--- RECORDED INFORMATION ---

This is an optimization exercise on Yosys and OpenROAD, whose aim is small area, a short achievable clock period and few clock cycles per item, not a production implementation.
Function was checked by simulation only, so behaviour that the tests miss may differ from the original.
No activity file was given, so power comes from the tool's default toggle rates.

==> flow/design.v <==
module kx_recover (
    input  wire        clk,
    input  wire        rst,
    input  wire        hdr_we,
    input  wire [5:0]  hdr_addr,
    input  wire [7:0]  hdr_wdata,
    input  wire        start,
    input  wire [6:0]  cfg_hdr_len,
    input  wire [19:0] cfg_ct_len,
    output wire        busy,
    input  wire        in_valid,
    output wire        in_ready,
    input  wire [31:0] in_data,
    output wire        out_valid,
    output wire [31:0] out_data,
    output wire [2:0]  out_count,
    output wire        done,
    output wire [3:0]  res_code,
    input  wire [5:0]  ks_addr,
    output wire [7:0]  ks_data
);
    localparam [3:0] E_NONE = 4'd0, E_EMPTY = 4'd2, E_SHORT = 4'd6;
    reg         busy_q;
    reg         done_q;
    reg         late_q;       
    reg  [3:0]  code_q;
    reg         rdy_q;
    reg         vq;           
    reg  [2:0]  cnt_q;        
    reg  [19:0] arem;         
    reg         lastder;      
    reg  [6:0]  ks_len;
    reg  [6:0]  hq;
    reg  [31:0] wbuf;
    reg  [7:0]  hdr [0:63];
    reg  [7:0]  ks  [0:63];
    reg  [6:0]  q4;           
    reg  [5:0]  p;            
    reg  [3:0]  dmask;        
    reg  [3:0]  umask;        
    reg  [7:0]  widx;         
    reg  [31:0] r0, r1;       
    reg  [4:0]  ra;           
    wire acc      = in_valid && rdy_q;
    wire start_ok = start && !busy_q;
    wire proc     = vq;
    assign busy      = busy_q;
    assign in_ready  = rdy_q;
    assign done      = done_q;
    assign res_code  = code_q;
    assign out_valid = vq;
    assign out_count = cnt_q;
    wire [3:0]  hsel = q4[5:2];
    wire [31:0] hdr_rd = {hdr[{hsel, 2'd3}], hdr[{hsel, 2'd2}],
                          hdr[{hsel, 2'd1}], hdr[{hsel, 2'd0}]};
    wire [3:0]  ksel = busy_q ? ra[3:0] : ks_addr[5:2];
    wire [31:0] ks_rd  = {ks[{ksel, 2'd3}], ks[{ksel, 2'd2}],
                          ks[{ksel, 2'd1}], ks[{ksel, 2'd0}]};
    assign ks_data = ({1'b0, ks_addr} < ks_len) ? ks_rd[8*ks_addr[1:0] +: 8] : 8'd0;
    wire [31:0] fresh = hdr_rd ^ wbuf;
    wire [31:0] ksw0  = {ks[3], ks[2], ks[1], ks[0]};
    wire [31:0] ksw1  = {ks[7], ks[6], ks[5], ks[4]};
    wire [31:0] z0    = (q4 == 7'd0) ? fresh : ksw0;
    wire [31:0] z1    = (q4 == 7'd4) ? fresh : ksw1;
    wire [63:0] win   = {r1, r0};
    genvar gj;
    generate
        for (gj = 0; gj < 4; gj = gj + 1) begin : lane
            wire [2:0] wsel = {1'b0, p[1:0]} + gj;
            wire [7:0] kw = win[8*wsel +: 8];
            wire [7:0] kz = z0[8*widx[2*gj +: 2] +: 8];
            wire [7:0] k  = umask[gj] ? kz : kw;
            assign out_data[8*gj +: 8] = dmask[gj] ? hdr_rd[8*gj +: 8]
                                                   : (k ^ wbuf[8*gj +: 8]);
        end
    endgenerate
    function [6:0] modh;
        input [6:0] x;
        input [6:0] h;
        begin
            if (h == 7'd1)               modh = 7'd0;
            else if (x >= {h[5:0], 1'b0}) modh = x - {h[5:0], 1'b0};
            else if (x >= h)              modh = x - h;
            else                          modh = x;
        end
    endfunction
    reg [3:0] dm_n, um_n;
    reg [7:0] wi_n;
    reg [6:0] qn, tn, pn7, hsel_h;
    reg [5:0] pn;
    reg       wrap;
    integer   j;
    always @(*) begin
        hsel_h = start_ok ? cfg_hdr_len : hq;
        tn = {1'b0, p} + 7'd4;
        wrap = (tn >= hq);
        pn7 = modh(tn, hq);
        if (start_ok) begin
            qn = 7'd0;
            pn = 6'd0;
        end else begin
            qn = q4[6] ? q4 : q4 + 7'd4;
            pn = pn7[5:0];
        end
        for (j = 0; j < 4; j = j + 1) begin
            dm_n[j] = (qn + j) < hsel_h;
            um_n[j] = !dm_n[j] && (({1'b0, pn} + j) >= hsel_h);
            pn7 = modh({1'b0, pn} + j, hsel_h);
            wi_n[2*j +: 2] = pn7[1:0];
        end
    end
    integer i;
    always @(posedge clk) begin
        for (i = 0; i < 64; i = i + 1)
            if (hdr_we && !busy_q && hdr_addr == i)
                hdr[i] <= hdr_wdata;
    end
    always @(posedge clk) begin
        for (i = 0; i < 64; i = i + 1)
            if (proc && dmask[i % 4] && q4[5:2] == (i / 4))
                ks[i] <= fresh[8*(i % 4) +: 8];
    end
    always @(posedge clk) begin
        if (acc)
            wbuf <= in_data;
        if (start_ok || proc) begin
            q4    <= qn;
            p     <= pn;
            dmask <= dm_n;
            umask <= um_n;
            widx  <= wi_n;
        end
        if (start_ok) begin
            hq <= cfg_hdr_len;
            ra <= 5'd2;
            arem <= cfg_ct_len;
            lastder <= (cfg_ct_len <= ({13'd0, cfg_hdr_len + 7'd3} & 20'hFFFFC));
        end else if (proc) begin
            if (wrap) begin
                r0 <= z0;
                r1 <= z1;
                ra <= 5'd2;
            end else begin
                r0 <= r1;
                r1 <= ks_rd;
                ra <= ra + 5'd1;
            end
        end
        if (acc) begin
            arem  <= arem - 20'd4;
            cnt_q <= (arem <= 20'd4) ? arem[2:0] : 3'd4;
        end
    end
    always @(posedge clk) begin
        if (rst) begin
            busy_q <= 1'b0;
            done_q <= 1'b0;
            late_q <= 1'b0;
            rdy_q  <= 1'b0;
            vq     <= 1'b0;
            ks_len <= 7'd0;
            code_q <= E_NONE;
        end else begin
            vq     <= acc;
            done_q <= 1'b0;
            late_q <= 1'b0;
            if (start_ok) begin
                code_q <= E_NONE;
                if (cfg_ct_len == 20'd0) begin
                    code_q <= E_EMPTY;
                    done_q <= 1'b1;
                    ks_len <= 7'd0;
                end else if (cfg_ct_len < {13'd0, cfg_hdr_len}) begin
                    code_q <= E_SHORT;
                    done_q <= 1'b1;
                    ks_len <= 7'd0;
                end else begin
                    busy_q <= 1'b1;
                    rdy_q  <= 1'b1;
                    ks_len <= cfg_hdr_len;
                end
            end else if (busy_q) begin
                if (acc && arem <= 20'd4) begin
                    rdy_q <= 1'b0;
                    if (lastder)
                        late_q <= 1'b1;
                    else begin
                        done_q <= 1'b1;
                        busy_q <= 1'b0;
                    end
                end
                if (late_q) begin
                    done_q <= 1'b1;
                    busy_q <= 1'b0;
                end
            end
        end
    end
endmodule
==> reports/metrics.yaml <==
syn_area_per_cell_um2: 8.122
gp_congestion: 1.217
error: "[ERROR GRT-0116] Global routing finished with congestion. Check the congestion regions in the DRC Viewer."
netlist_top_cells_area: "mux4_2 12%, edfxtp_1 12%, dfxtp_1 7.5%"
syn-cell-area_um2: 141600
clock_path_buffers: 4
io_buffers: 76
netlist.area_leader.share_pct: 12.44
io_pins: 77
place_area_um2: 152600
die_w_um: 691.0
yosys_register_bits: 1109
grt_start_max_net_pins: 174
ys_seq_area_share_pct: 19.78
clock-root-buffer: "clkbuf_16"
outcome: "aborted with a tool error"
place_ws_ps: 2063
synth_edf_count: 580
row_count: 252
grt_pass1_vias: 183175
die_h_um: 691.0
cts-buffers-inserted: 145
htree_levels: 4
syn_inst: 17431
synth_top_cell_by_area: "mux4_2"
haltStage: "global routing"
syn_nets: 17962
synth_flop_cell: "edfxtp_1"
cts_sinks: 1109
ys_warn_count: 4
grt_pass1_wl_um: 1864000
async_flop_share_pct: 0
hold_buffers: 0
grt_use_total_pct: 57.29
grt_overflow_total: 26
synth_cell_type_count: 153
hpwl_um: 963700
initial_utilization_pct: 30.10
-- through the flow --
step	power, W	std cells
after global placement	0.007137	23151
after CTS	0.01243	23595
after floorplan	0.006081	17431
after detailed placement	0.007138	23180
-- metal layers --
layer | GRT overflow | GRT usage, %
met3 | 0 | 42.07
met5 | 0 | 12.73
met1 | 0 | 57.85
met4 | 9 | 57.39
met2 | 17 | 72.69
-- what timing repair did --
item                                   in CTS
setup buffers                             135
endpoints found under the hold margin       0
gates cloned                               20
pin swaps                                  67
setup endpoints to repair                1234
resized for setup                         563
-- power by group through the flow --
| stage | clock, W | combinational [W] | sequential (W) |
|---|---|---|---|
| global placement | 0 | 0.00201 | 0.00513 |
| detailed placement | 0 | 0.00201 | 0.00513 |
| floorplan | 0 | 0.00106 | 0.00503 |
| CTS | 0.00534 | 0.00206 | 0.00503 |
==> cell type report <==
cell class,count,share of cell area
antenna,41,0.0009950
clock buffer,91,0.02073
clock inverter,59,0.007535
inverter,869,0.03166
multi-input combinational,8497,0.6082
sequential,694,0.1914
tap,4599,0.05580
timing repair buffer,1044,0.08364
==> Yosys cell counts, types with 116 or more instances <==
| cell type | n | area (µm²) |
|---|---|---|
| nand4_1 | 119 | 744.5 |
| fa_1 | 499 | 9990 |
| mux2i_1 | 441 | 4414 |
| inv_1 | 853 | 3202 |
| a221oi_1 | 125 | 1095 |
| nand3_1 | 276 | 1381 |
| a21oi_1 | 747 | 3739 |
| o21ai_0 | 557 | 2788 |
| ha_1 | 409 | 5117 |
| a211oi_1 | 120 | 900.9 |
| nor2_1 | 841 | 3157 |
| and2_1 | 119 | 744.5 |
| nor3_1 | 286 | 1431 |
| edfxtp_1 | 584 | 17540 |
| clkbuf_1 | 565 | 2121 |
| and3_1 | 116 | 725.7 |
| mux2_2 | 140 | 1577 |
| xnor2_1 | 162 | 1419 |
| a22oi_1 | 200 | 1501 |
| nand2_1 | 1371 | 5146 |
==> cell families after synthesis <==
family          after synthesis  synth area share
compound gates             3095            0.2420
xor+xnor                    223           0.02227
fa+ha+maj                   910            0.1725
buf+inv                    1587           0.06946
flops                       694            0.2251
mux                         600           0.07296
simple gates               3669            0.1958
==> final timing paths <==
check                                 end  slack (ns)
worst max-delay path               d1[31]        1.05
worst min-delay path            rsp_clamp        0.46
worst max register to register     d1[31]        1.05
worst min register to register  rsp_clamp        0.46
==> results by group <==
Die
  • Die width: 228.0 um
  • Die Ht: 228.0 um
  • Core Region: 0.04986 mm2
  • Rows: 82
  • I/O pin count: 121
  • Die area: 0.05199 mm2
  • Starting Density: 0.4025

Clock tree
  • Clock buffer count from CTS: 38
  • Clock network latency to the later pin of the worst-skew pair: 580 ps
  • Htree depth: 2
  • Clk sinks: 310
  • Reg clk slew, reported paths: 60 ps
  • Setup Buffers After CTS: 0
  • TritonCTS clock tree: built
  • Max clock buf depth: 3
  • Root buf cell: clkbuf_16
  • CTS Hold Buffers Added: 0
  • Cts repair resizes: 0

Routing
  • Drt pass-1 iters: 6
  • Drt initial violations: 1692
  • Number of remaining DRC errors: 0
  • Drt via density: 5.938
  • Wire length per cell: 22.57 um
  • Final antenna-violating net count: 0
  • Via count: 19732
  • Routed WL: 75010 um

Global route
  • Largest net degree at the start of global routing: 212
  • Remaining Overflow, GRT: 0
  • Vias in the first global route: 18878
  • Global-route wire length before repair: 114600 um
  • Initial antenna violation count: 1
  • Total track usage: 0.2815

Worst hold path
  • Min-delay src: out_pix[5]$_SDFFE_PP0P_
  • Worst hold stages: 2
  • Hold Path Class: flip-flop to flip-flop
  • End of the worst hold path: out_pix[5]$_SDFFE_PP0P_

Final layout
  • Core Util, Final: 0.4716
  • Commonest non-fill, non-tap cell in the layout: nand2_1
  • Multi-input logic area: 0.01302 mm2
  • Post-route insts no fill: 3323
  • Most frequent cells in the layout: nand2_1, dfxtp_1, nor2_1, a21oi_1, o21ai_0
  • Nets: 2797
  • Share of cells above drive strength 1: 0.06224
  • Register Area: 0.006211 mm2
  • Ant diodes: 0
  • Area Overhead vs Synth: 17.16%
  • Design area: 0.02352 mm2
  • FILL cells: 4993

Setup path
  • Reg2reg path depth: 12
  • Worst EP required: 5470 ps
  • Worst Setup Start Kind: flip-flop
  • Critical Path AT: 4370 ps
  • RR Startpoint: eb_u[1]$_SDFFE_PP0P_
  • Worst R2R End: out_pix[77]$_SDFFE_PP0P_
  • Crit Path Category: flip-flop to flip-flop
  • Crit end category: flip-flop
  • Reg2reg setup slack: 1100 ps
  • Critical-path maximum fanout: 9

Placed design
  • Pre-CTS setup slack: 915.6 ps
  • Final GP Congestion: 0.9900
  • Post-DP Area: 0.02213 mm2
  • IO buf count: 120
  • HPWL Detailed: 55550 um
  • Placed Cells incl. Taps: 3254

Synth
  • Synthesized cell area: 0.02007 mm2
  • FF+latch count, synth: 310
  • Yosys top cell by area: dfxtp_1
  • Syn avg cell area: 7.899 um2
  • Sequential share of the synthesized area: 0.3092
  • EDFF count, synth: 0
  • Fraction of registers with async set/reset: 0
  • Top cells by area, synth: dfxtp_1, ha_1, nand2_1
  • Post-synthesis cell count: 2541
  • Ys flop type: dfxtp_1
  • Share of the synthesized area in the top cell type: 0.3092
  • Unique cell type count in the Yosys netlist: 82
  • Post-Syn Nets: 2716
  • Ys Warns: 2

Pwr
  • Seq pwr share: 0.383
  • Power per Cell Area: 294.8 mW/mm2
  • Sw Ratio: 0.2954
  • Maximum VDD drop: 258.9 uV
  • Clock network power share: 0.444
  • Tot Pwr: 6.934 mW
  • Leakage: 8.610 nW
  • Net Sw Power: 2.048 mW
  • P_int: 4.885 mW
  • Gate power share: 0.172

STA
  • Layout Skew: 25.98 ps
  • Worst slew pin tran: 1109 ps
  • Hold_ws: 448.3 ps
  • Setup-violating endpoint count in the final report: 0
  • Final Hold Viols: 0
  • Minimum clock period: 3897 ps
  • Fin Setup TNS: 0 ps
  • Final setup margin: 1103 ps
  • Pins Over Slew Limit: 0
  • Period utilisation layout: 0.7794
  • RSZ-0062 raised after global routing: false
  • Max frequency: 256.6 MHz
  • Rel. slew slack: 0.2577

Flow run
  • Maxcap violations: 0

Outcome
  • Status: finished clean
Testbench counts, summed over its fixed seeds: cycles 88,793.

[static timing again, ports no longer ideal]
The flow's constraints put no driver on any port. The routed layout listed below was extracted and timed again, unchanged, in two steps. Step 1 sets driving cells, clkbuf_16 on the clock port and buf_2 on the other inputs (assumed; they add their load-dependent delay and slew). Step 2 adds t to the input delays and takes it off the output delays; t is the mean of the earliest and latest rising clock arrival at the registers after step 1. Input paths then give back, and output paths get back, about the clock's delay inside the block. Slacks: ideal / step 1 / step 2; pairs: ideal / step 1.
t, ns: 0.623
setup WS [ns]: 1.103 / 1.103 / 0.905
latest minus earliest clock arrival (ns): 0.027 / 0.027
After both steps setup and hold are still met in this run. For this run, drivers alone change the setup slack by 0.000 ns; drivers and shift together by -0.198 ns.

---

# REQUIRED WORK
If a line in the data holds the string "depth", copy that line.

# TASK RESULT
  • Htree depth: 2
  • Max clock buf depth: 3
  • Reg2reg path depth: 12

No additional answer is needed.